Douglas A. McIntyre is the co-founder, chief executive officer and editor in chief of 24/7 Wall St. and 24/7 Tempo. He has held these jobs since 2006.

McIntyre has written thousands of articles for 24/7 Wall St. He is an expert on corporate finance, the automotive industry, media companies and international finance. He has edited articles on national demographics, sports, personal income and travel.

His work has been quoted or mentioned in The New York Times, The Wall Street Journal, Los Angeles Times, The Washington Post, NBC News, Time, The New Yorker, HuffPost USA Today, Business Insider, Yahoo, AOL, MarketWatch, The Atlantic, Bloomberg, New York Post, Chicago Tribune, Forbes, The Guardian and many other major publications. McIntyre has been a guest on CNBC, the BBC and television and radio stations across the country.

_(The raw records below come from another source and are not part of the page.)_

===== config.mk =====
export PLATFORM = sky130hd
export DESIGN_NAME = fb_arbiter_flat
export DESIGN_NICKNAME = d
export VERILOG_FILES = /design/src/rtl/fb_arbiter_pkg.sv /design/src/rtl/fb_arbiter_if.sv /design/src/rtl/fb_req_buf.sv /design/src/rtl/fb_arbiter.sv /design/src/flat_wrapper.sv
export SDC_FILE = /design/constraint.sdc
export NUM_CORES = 1
export LEC_CHECK = 0
export ABC_AREA = 1
export CORE_AREA = 2 2 80 82
export DETAILED_ROUTE_END_ITERATION = 8
export DIE_AREA = 0 0 82 84
export PLACE_DENSITY = 0.75
export SYNTH_ARGS = -nofsm -noshare
export SYNTH_HDL_FRONTEND = slang
export SYNTH_SLANG_ARGS = --single-unit

===== constraint.sdc =====
create_clock -name clk -period 1.45 [get_ports clk]
set_input_delay 0.29 -clock clk [delete_from_list [all_inputs] [get_ports clk]]
set_output_delay 0.29 -clock clk [all_outputs]
set_load 0.01 [all_outputs]

===== src/rtl/fb_arbiter_pkg.sv =====
// Shared definitions for the framebuffer SRAM arbiter.
//   FB_AW            default SRAM byte-address width
//   FB_STALL_LIMIT   default PENDING clocks without vga_idle before a forced slot
//   fb_state_t       request buffer state encoding
package fb_arbiter_pkg;

    localparam int unsigned FB_AW          = 21;
    localparam int unsigned FB_STALL_LIMIT = 15;

    typedef enum logic {
        ST_EMPTY   = 1'b0,
        ST_PENDING = 1'b1
    } fb_state_t;

endpackage : fb_arbiter_pkg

A magna cum laude graduate of Harvard College, McIntyre also was president of The Harvard Advocate. Founded in 1866, the Advocate is the oldest college publication in the United States.

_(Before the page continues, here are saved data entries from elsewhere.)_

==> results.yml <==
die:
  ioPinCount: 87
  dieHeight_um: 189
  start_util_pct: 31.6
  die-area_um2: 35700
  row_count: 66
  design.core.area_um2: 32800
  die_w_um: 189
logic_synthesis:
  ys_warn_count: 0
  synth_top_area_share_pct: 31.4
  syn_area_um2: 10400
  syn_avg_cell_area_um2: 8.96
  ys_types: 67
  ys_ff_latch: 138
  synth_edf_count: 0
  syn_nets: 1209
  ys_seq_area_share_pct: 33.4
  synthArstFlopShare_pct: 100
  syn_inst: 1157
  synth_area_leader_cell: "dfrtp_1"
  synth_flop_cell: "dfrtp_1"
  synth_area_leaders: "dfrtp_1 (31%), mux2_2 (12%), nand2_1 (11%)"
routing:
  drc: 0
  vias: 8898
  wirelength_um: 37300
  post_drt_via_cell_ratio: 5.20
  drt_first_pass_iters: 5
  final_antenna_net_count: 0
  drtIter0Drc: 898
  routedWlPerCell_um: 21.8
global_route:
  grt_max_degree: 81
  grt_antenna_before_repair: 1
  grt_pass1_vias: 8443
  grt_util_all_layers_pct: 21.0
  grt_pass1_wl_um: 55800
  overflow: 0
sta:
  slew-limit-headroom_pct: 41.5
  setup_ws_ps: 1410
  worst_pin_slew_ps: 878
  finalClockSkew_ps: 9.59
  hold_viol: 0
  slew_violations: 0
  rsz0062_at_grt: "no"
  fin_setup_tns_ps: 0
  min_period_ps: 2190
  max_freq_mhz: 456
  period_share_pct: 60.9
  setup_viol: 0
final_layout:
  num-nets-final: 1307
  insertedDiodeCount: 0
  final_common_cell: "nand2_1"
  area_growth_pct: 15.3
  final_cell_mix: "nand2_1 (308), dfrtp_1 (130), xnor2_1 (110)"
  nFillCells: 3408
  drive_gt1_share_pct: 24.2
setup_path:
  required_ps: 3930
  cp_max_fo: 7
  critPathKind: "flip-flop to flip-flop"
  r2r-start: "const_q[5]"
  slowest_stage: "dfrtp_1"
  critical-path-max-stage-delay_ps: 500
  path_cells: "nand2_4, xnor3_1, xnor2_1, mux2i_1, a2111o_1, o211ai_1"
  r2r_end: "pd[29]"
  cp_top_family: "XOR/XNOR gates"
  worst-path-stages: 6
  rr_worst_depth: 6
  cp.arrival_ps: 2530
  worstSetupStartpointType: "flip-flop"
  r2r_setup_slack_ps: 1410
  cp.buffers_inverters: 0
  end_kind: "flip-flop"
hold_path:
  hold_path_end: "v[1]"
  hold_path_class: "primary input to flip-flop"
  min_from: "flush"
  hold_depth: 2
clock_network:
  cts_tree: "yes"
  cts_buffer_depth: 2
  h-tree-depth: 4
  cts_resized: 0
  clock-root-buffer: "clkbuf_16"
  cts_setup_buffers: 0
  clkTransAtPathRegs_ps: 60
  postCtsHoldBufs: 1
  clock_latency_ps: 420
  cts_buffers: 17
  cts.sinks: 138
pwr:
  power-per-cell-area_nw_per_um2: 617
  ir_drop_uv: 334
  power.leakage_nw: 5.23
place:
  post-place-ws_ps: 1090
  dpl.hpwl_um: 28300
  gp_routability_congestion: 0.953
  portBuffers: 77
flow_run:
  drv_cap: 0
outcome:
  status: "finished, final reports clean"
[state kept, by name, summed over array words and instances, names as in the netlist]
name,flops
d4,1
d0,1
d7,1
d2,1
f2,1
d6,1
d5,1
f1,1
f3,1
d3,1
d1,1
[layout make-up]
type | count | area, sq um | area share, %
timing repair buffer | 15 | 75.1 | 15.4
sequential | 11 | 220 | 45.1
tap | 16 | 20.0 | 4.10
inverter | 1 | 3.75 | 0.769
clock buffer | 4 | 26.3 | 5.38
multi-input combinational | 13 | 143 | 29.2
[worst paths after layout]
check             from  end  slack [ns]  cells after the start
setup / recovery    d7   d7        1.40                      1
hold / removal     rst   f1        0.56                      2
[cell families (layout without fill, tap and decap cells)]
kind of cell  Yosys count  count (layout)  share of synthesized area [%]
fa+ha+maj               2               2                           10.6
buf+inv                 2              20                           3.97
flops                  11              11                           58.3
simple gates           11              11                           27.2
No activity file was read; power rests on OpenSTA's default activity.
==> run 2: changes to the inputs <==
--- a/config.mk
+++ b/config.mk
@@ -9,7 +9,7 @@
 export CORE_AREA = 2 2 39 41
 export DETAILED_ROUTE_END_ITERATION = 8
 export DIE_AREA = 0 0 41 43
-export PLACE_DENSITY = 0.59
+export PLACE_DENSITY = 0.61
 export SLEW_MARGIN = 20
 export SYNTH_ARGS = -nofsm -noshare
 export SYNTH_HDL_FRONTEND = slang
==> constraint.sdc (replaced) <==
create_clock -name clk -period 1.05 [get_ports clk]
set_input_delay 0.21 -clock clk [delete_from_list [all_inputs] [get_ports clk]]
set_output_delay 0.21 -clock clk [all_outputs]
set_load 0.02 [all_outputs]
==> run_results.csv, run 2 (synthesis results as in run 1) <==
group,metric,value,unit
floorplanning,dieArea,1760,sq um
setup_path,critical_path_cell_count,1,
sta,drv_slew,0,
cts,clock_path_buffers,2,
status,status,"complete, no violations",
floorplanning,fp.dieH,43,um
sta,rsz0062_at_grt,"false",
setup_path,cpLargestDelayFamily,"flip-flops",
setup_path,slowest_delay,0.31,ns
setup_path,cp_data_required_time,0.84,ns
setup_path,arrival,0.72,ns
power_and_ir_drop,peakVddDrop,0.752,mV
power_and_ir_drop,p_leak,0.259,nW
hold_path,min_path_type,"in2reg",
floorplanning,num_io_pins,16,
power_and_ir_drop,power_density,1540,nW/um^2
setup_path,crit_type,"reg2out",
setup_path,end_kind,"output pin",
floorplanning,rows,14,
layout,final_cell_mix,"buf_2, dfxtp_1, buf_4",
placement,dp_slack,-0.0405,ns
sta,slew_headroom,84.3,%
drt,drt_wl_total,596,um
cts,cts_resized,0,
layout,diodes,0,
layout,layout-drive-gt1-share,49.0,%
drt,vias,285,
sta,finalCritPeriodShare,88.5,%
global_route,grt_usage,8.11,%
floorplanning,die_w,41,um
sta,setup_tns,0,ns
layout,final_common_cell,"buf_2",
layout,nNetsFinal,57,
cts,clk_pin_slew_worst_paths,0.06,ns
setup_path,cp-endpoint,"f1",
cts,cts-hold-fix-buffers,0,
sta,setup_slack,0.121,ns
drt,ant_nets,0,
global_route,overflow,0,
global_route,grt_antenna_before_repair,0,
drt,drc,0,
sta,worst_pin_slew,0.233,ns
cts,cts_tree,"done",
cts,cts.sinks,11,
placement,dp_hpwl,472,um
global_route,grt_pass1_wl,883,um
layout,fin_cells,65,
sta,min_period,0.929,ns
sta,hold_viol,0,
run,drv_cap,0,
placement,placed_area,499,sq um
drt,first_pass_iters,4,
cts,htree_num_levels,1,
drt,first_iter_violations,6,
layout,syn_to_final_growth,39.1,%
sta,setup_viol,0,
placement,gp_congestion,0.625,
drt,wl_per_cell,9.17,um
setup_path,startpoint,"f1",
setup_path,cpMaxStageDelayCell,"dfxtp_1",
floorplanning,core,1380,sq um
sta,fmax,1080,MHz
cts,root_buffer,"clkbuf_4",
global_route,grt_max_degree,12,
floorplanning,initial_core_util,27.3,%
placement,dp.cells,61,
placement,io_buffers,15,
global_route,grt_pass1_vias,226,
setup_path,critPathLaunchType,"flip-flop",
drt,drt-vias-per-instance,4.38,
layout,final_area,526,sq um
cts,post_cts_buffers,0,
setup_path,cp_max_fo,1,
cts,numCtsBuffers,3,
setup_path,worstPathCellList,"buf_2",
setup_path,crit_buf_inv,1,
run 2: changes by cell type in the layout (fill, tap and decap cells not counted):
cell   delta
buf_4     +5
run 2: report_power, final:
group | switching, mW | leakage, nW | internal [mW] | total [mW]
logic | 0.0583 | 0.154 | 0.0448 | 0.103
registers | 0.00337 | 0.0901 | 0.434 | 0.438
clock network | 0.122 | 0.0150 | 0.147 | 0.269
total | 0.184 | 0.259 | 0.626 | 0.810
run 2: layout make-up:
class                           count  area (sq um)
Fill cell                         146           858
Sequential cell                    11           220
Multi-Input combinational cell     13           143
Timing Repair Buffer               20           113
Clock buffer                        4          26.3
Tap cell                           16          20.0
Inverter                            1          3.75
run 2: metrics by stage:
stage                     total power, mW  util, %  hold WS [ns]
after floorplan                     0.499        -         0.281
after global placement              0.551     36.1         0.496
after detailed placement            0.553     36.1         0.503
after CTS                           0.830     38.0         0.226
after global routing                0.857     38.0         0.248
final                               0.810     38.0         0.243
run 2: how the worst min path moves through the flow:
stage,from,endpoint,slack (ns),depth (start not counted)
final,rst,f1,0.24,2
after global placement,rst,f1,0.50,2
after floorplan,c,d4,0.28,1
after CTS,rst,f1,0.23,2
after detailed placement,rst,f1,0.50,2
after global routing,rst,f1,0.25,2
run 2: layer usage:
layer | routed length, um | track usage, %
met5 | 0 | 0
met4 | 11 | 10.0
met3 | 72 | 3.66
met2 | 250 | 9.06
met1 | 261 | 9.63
<file path="config.mk">
export PLATFORM = sky130hd
export DESIGN_NAME = core_run_ctrl_flat
export DESIGN_NICKNAME = d
export VERILOG_FILES = /design/src/rtl/core_run_ctrl_if.sv /design/src/rtl/core_run_ctrl.sv /design/src/flat_wrapper.sv
export SDC_FILE = /design/constraint.sdc
export NUM_CORES = 1
export LEC_CHECK = 0
export BUFFER_PORTS_ARGS = -buffer_cell sky130_fd_sc_hd__buf_2
export CORE_UTILIZATION = 47
export DETAILED_ROUTE_END_ITERATION = 12
export PLACE_DENSITY = 0.81
export RECOVER_POWER = 50
export SLEW_MARGIN = 20
export SYNTH_ARGS = -nofsm -noshare
export SYNTH_HDL_FRONTEND = slang
export SYNTH_SLANG_ARGS = --single-unit
export TNS_END_PERCENT = 50
</file>
<file path="constraint.sdc">
create_clock -name clk -period 3.86 [get_ports clk]
set_clock_uncertainty 0.2 [all_clocks]
set_input_delay 0.772 -clock clk [delete_from_list [all_inputs] [get_ports clk]]
set_output_delay 0.772 -clock clk [all_outputs]
set_load 0.005 [all_outputs]
</file>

TheStreet.com, Comps.com and Edgar Online are some of the public companies for which McIntyre served on the board of directors. He was a Vicinity Corporation board member when the company was sold to Microsoft in 2002. He served on the audit committees of some of these companies.

McIntyre has been the CEO of FutureSource, a provider of trading terminals and news to commodities and futures traders. He was president of Switchboard, the online phone directory company. He served as chairman and CEO of On2 Technologies, the video compression company that provided video compression software for Adobe’s Flash. Google bought On2 in 2009.